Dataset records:
****

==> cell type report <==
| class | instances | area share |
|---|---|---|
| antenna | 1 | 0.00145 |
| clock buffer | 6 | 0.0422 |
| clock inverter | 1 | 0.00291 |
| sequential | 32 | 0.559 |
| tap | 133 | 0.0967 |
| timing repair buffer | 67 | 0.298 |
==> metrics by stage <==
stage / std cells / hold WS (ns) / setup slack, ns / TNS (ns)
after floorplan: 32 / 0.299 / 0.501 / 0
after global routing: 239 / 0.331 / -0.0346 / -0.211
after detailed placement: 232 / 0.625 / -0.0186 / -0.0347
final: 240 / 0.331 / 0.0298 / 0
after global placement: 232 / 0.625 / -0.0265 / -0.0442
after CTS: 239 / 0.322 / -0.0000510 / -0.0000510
$ cat flow/config.mk
export PLATFORM = sky130hd
export DESIGN_NAME = writeback
export DESIGN_NICKNAME = writeback
export VERILOG_FILES = /design/flow/design.v
export SDC_FILE = /design/flow/constraint.sdc
export NUM_CORES = 4
export LEC_CHECK = 1
export CORE_AREA = 10 10 84 84
export DIE_AREA = 0 0 94 94
$ cat flow/constraint.sdc
current_design writeback

set clk_period 1.0
set clk_io_pct 0.2

create_clock -name clk0 -period $clk_period

set non_clock_inputs [all_inputs -no_clocks]
set_input_delay [expr $clk_period * $clk_io_pct] -clock clk0 $non_clock_inputs
set_output_delay [expr $clk_period * $clk_io_pct] -clock clk0 [all_outputs]
$ cat flow/design.v
module mux2 #(parameter N = 64)
				(input logic [N-1:0] d0, d1,
				input logic s,
				output logic [N-1:0] y);
	assign y = s ? d1 : d0;
endmodule
module writeback #(parameter N = 64)
					(input logic [N-1:0] aluResult_W, DM_readData_W,
					input logic memtoReg,
					output logic [N-1:0] writeData3_W);					
	mux2 #(64) MtoRmux (.d0(aluResult_W), .d1(DM_readData_W), .s(memtoReg), .y(writeData3_W));
endmodule
$ cat flow/run.sh
#!/bin/bash
# OpenROAD 26Q1-2900-gdf79404cd8, Yosys 0.63+post, stock flow scripts
make -C /OpenROAD-flow-scripts/flow DESIGN_CONFIG=/design/flow/config.mk WORK_HOME=/design/flow/orfs finish
==> results.sh <==
# physical design summary
export IMPL_ys_seq_share_pct=0
export IMPL_synth_cell_area_sq_um=1077
export IMPL_p_leak_nw=1.702
export IMPL_setup_tns_ns=-5.226
export IMPL_lay_top_count="dlygate4sd2_1"
export IMPL_power_share_clock_pct=0
export IMPL_design_area_sq_um=3075
export IMPL_netlist_instances=71
export IMPL_lay_top_cells="dlygate4sd2_1 (126), mux2_4 (64), buf_6 (46)"
export IMPL_regArea_sq_um=0
export IMPL_period_needed_ns=1.162
export IMPL_ant_nets=0
export IMPL_swShare_pct=23.43
export IMPL_failed_checks="setup timing"
export IMPL_ys_area_sq_um=1077
export IMPL_max_stage_delay_ns=0.28
export IMPL_drive_gt1_share_pct=52.59
export IMPL_grt_pass1_vias=1644
export IMPL_gp_congestion=0.8055
export IMPL_status="complete, but fails checks"
export IMPL_ys_cells=71
export IMPL_ir_drop_uv=200.0
export IMPL_critical_path_max_fanout=6
export IMPL_cp_cell_sequence="buf_16 > buf_12 > buf_6 > mux2_4 > buf_2"
export IMPL_grt_max_degree=9
export IMPL_fmax_mhz=860.4
export IMPL_hold_depth=3
export IMPL_drtPass1Iterations=3
export IMPL_setup_viol=64
export IMPL_vias_per_cell=3.994
export IMPL_num_vias=1362
export IMPL_fill_cells=475
export IMPL_worstMarginPinSlew_ns=0.09010
export IMPL_finalClockPeriodUsage_pct=116.2
export IMPL_yosysWarnings=0
export IMPL_first_iter_violations=1
export IMPL_combGateArea_sq_um=960.9
export IMPL_p_seq_share_pct=0
export IMPL_die_x_um=94
export IMPL_final_hold_violation_count=0
export IMPL_power_internal_mw=0.9452
export IMPL_grt_pass1_wl_mm=9.804
export IMPL_hold_class="primary input to output port"
export IMPL_drt_total_wl_mm=6.740
export IMPL_grt_setup_unrepaired="true"
export IMPL_finish_utilization_pct=59.09
export IMPL_powerDensity_nw_per_um2=401.4
export IMPL_critical_path_class="primary input to output port"
export IMPL_routedWlPerCell_um=19.77
export IMPL_worst_slack_ns=-0.1623
export IMPL_cp_end_kind="output port"
export IMPL_syn_area_per_cell_sq_um=15.17
export IMPL_design_seq_count=0
export IMPL_rows=26
export IMPL_die_h_um=94
export IMPL_pwr_share_comb_pct=100.0
export IMPL_ios=193
export IMPL_whs_ns=0.6919
export IMPL_nClkBuffers=0
export IMPL_crit_path_top_delay_cell="mux2_4"
export IMPL_io_buffers=193
export IMPL_cp_start_kind="primary input"
export IMPL_warnings=35
export IMPL_die_area_sq_um=8836
export IMPL_route_detailed_drc=0
export IMPL_p_sw_mw=0.2892
export IMPL_overflow=0
export IMPL_whs_endpoint="writeData3_W[63]"
export IMPL_maxSlewViolCount=0
export IMPL_synth_cell_type_count=4
export IMPL_groute_usage_overall_pct=14.32
export IMPL_coreArea_sq_um=5205
export IMPL_area_delta_synth_final_pct=185.5
export IMPL_required_ns=0.80
export IMPL_drv_cap=0
export IMPL_fp_util_pct=20.70
export IMPL_p_total_mw=1.234
export IMPL_crit_arrival_ns=0.96
export IMPL_min_delay_start="DM_readData_W[63]"
export IMPL_hpwlAfterDp_mm=6.001
export IMPL_hold_buffers=0
export IMPL_slew_headroom_pct=93.99
export IMPL_antenna_found_initial=1
export IMPL_place_area_sq_um=3043
==> worst max path at each step <==
stage,from,to,slack [ns],cells past startpoint
after global routing,memtoReg,writeData3_W[61],-0.18,5
after CTS,memtoReg,writeData3_W[3],-0.20,5
final,memtoReg,writeData3_W[61],-0.16,5
==> area by class of cell <==
type,count,area share (%)
antenna,1,0.08137
multi-input combinational,64,31.24
tap,70,2.848
timing repair buffer,206,65.83
module sl2 #(parameter N = 64)
				(input logic [N-1:0] a,					
				output logic [N-1:0] y);
	assign y[0] = 1'b0;
	assign y[1] = 1'b0;
	assign y[63:2] = a[61:0];
endmodule
==> flow/run.sh <==
#!/bin/bash
# OpenROAD 26Q1-2900-gdf79404cd8, Yosys 0.63+post, stock flow scripts
make -C /OpenROAD-flow-scripts/flow DESIGN_CONFIG=/design/flow/config.mk WORK_HOME=/design/flow/orfs finish
==> flow/config.mk <==
export PLATFORM = sky130hd
export DESIGN_NAME = execute
export DESIGN_NICKNAME = execute
export VERILOG_FILES = /design/flow/design.v
export SDC_FILE = /design/flow/constraint.sdc
export NUM_CORES = 4
export LEC_CHECK = 1
export CORE_AREA = 10 10 292 292
export DIE_AREA = 0 0 302 302
==> flow/constraint.sdc <==
current_design execute

set clk_period 37.0
set clk_io_pct 0.2

create_clock -name clk0 -period $clk_period

set non_clock_inputs [all_inputs -no_clocks]
set_input_delay [expr $clk_period * $clk_io_pct] -clock clk0 $non_clock_inputs
set_output_delay [expr $clk_period * $clk_io_pct] -clock clk0 [all_outputs]
==> design/flow/design.v <==
module adder #(parameter N = 64) (input logic  [N-1:0] a,
											 input logic  [N-1:0] b,
											 output logic [N-1:0] sum);
	assign sum = a + b;
endmodule
module fetch #(parameter N = 64) (input logic  PCSrc_F, clk, reset,
											 input logic  [N-1:0] PCBranch_F,
											 output logic [N-1:0] imem_addr_F);
	logic [N-1:0] muxdder, flopmux, imem_addr, badder;
	assign badder = 64'b0100;
	mux2 fetchMux(muxdder, PCBranch_F, PCSrc_F, flopmux);
	flopr fetchFlopr(clk, reset, flopmux, imem_addr);
	adder fetchAdder(imem_addr, badder, muxdder);
	assign imem_addr_F = imem_addr;
endmodule
module flopr #(parameter N = 64) (input logic clk,
											 input logic reset,
											 input logic [N-1:0] d,
											 output logic [N-1:0] q);
	always_ff @(posedge clk, posedge reset)
		if (reset) q <= '0;  
		else q <= d;
endmodule
module mux2 #(parameter N = 64)
				(input logic [N-1:0] d0, d1,
				input logic s,
				output logic [N-1:0] y);
	assign y = s ? d1 : d0;
endmodule
<file path="design.v">
module ahb_slave(hclk,hresetn,hwrite,hreadyin,htrans,haddr,hwdata,valid,haddr1,haddr2,haddr3,haddr4,hwdata1,hwdata2,hwdata3,hwdata4,hwritereg,hwritereg1,tempselx);
input hclk,hresetn,hwrite,hreadyin;
input [1:0]htrans;
input [31:0]haddr,hwdata; 
output reg valid,hwritereg,hwritereg1;
output reg [2:0]tempselx;
output reg [31:0] haddr1,haddr2,haddr3,haddr4,hwdata1,hwdata2,hwdata3,hwdata4;
always @(posedge hclk)
  begin
    if(!hresetn)
      begin
        haddr1<=0;
        haddr2<=0;
	haddr3<=0;
        haddr4<=0;
      end
    else
      begin
        haddr1<=haddr;
        haddr2<=haddr1;
	haddr3<=haddr2;
	 haddr4<=haddr3;
      end
  end
always @(posedge hclk)
  begin
    if(!hresetn)
      begin
        hwdata1<=0;
        hwdata2<=0;
	hwdata3<=0;
        hwdata4<=0;
      end
    else
      begin
        hwdata1<=hwdata;
        hwdata2<=hwdata1;
	hwdata3<=hwdata2;
        hwdata4<=hwdata3;
      end
  end
always @(posedge hclk)
  begin
    if(!hresetn)
      begin
        hwritereg<=0;
        hwritereg1<=0; 
      end
    else
      begin
        hwritereg<=hwrite;
        hwritereg1<=hwritereg;
      end
  end
always @(*)
  begin
    valid=1'b0;
    if(hreadyin==1 && haddr>=32'h8000_0000 && haddr<32'h8c00_0000 && (htrans==2'b10 || htrans==2'b11))
      valid=1;
    else
      valid=0;
  end
always @(*)
  begin
    tempselx=3'b000;
    if(haddr>=32'h8000_0000 && haddr<32'h8400_0000)
      tempselx=3'b001; 
    else if(haddr>=32'h8400_0000 && haddr<32'h8800_0000)
      tempselx=3'b010; 
    else if(haddr>=32'h8800_0000 && haddr<32'h8c00_0000)
      tempselx=3'b100; 
  end 
endmodule
module apb_controller(hclk,hresetn,hwrite,hwritereg,hwritereg1,haddr1,haddr2,haddr3,haddr4,haddr,hwdata,hwdata1,hwdata2,hwdata3,hwdata4,tempselx,valid,prdata,pwrite,penable,psel,paddr,pwdata,hr_readyout,hresp,hrdata);
input hclk,hresetn,hwrite,hwritereg,hwritereg1,valid;
input[31:0]haddr1,haddr2,haddr3,haddr4,haddr,hwdata1,hwdata2,hwdata3,hwdata4,hwdata,prdata;
input [2:0]tempselx;
output reg hr_readyout,pwrite,penable;
output [1:0]hresp;
output reg [2:0]psel;
output reg [31:0]paddr,pwdata;
output [31:0]hrdata;
reg penable_temp,pwrite_temp,hr_readyout_temp;
reg [2:0]psel_temp;
reg [31:0]paddr_temp,pwdata_temp;
reg [2:0]present,next;
parameter ST_IDLE=3'b000,
          ST_READ=3'b001,
          ST_RENABLE=3'b010,
          ST_WENABLE=3'b011,
          ST_WRITE=3'b100,
          ST_WWAIT=3'b101,
          ST_WRITEP=3'b110,
          ST_WENABLEP=3'b111;
always@(posedge hclk)
  begin
    if(!hresetn)
      present<=ST_IDLE;
    else
      present<=next;
  end
always@ (*)
  begin
    next=ST_IDLE;
    case(present)
      ST_IDLE:
       begin
        if(valid==1 && hwrite==1)
          next=ST_WWAIT;
        else if(valid==1 && hwrite==0)
          next=ST_READ;
        else 
          next=ST_IDLE;
       end
      ST_WWAIT:
       begin
        if(valid)
          next=ST_WRITEP;
        else
          next=ST_WRITE;
       end
      ST_WRITE:
       begin
        if(valid)
          next=ST_WENABLEP;
        else
          next=ST_WENABLE;
       end
      ST_WENABLE:
       begin
        if(valid==1 && hwrite==0)
          next=ST_READ;
        else if(valid==1 && hwrite==1)
          next=ST_WWAIT;
        else if(valid==0)
          next=ST_IDLE;
       end
      ST_READ:next= ST_RENABLE;
      ST_RENABLE:
       begin
        if(valid==1 && hwrite==0)
          next=ST_READ;
        else if(valid==1 && hwrite==1)
          next=ST_WWAIT;
        else if(valid==0)
          next=ST_IDLE;
       end
      ST_WENABLEP:
       begin
        if(hwritereg1==0)
          next=ST_READ;
        else if(valid==1 && hwritereg==1)
          next=ST_WRITEP;
        else if(valid==0 && hwritereg1==1)
          next=ST_WRITE;
       end
      ST_WRITEP: next=ST_WENABLEP;
      default: next=ST_IDLE;
    endcase  
  end
always@(*)
  begin
    case(present)
      ST_IDLE:
       begin
        if(valid==1 && hwrite==0)
         begin
           paddr_temp=haddr;
	   pwdata_temp=hwdata; 
           pwrite_temp=hwrite; 
           psel_temp=tempselx;
           penable_temp=0;
           hr_readyout_temp=0;
         end
        else if(valid==1 && hwrite==1)
         begin
	   paddr_temp=haddr1;
	   pwrite_temp=hwritereg;
	   pwdata_temp=hwdata;
           psel_temp=0;
           penable_temp=0;
           hr_readyout_temp=1;
         end
        else
         begin
	   paddr_temp=haddr1; 
	   pwrite_temp=hwritereg; 
	   pwdata_temp=hwdata1; 
           psel_temp=0;
           penable_temp=0;
           hr_readyout_temp=1'b1;
         end
       end
      ST_READ:
       begin
        if(!hwritereg) 
	  begin
	    paddr_temp=haddr1;
	    pwdata_temp=hwdata; 
	    pwrite_temp=0;
   	    psel_temp=tempselx;
            penable_temp=1;
            hr_readyout_temp = 1'b1;
	   end
	 else 
	   begin
	     paddr_temp=haddr3;
	     pwdata_temp=hwdata3;
	     pwrite_temp=0;
   	     psel_temp=tempselx;
             penable_temp=1;
             hr_readyout_temp = 1'b1;
	   end
       end
      ST_RENABLE:
       begin
        if(valid==1 && hwrite==0)
         begin
           paddr_temp=haddr;
	   pwdata_temp=hwdata; 
           pwrite_temp=hwrite;
           psel_temp=tempselx;
           penable_temp=0;
           hr_readyout_temp=0;
         end
        else if(valid==1 && hwrite==1)
         begin
	   paddr_temp=haddr4;
   	   pwdata_temp=hwdata4;
	   pwrite_temp=0;
           psel_temp=0;
           penable_temp=0;
           hr_readyout_temp=1;
         end
        else
         begin
	   paddr_temp=haddr2;
	   pwdata_temp=hwdata;
	   pwrite_temp=1'b0;
           psel_temp=0;
           penable_temp=0;
           hr_readyout_temp=1; 
         end     
       end 
      ST_WWAIT:
       begin
         if(valid)
	   begin
	     paddr_temp=haddr1;
             pwdata_temp=hwdata;
             pwrite_temp=hwritereg; 
             psel_temp=tempselx;
             penable_temp=0;
             hr_readyout_temp=0; 
	   end
	  else
	    begin
	      paddr_temp=haddr1;
              pwdata_temp=hwdata;
              pwrite_temp=hwritereg; 
              psel_temp=tempselx;
              penable_temp=0;
              hr_readyout_temp=1; 
	    end
       end
      ST_WRITE:
       begin
         if(hwritereg1) 
	   begin
	     paddr_temp=haddr2; 
	     pwdata_temp=hwdata1;
	     psel_temp=tempselx;
	     pwrite_temp=1;
             penable_temp=1;
             hr_readyout_temp=1; 
	   end
	 else 
	   begin
	     paddr_temp=haddr3; 
	     pwdata_temp=hwdata1;
	     psel_temp=tempselx;
	     pwrite_temp=1;
             penable_temp=1;
             hr_readyout_temp=1; 
	   end
       end
      ST_WENABLE: 
       begin
        if(valid==1 && hwrite==0) 
         begin
	   paddr_temp=haddr; 
           pwdata_temp=hwdata; 
	   pwrite_temp=hwritereg;
           psel_temp=0;
           penable_temp=0;
           hr_readyout_temp=1'bx;
         end
        else if(valid==1 && hwrite==1) 
         begin 
           paddr_temp=haddr1;
	   pwdata_temp=hwdata; 
           pwrite_temp=hwritereg;
           psel_temp=tempselx;
           penable_temp=0;
           hr_readyout_temp=0;
         end
        else
         begin
	   paddr_temp=haddr3;
	   pwdata_temp=hwdata2;
	   pwrite_temp=1;
           psel_temp=0;
           penable_temp=0;
           hr_readyout_temp=1; 
         end 
       end
      ST_WRITEP:
       begin
	 if(hwritereg==0) 
           begin
	     paddr_temp=haddr2; 
	     pwdata_temp=hwdata1;
	     pwrite_temp=1;
	     psel_temp=tempselx;
             penable_temp=1;
             hr_readyout_temp=0;		  
           end
         else if(hwdata2!=8'hxx) 
           begin
	     paddr_temp=haddr3; 
	     pwdata_temp=hwdata1;
	     pwrite_temp=1;
	     psel_temp=tempselx;
             penable_temp=1;
             hr_readyout_temp=1;           
           end 
      else 
       begin
         paddr_temp=haddr2;
	 pwdata_temp=hwdata1;
	 pwrite_temp=1;
	 psel_temp=tempselx;
         penable_temp=1;
         hr_readyout_temp=1; 
       end
      end
      ST_WENABLEP:
       begin
         if(valid==0 && hwritereg1==1)
	   begin
	     paddr_temp=haddr2;
             pwdata_temp=hwdata;
             pwrite_temp=hwritereg1; 
             psel_temp=tempselx;
             penable_temp=0;
             hr_readyout_temp=1'b1; 
	   end
	  else if(valid==1 && hwritereg==1)
	    begin
              paddr_temp=haddr2;
              pwdata_temp=hwdata;
              pwrite_temp=hwritereg1; 
              psel_temp=tempselx;
              penable_temp=0;
              hr_readyout_temp=0; 
	    end
	   else  
	     begin
               paddr_temp=haddr2;
               pwdata_temp=hwdata2;
               pwrite_temp=hwritereg1; 
               psel_temp=tempselx;
               penable_temp=0;
               hr_readyout_temp=0;			
	     end 
       end
    endcase
  end
always @(posedge hclk)
  begin
    if(!hresetn)
      begin
        paddr<=0;
        pwdata<=0;
        pwrite<=0;
        psel<=0;
        penable<=0;
        hr_readyout<=1;
      end
    else
      begin
        paddr<=paddr_temp;
        pwdata<=pwdata_temp;
        pwrite<=pwrite_temp;
        psel<=psel_temp;
        penable<=penable_temp;
        hr_readyout<=hr_readyout_temp;
      end
  end
  assign hrdata=prdata; 
  assign hresp=0; 
endmodule
module bridge_top(hclk,hresetn,hwrite,haddr,hwdata,hreadyin,htrans,prdata,pwrite,penable,psel,paddr,pwdata,hrdata,hr_readyout,hresp);
input hclk,hresetn,hwrite,hreadyin;
input [1:0]htrans;
input [31:0]haddr,hwdata,prdata;
output pwrite,penable,hr_readyout;
output [1:0]hresp;
output [2:0]psel;
output [31:0]paddr,pwdata,hrdata;
wire [31:0] hwdata1,hwdata2,hwdata3,hwdata4,haddr1,haddr2,haddr3,haddr4,prdata;
wire [2:0]tempselx;
wire valid,hwritereg,hwritereg1;
ahb_slave ahb_sl(hclk,hresetn,hwrite,hreadyin,htrans,haddr,hwdata,valid,haddr1,haddr2,haddr3,haddr4,hwdata1,hwdata2,hwdata3,hwdata4,hwritereg,hwritereg1,tempselx);
apb_controller apb_c(hclk,hresetn,hwrite,hwritereg,hwritereg1,haddr1,haddr2,haddr3,haddr4,haddr,hwdata,hwdata1,hwdata2,hwdata3,hwdata4,tempselx,valid,prdata,pwrite,penable,psel,paddr,pwdata,hr_readyout,hresp,hrdata);
endmodule
</file>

****

The task: Scan the data above for the string "parameter". Copy every line in which it appears.

Output of the task:
module mux2 #(parameter N = 64)
module writeback #(parameter N = 64)
module sl2 #(parameter N = 64)
module adder #(parameter N = 64) (input logic  [N-1:0] a,
module fetch #(parameter N = 64) (input logic  PCSrc_F, clk, reset,
module flopr #(parameter N = 64) (input logic clk,
module mux2 #(parameter N = 64)
parameter ST_IDLE=3'b000,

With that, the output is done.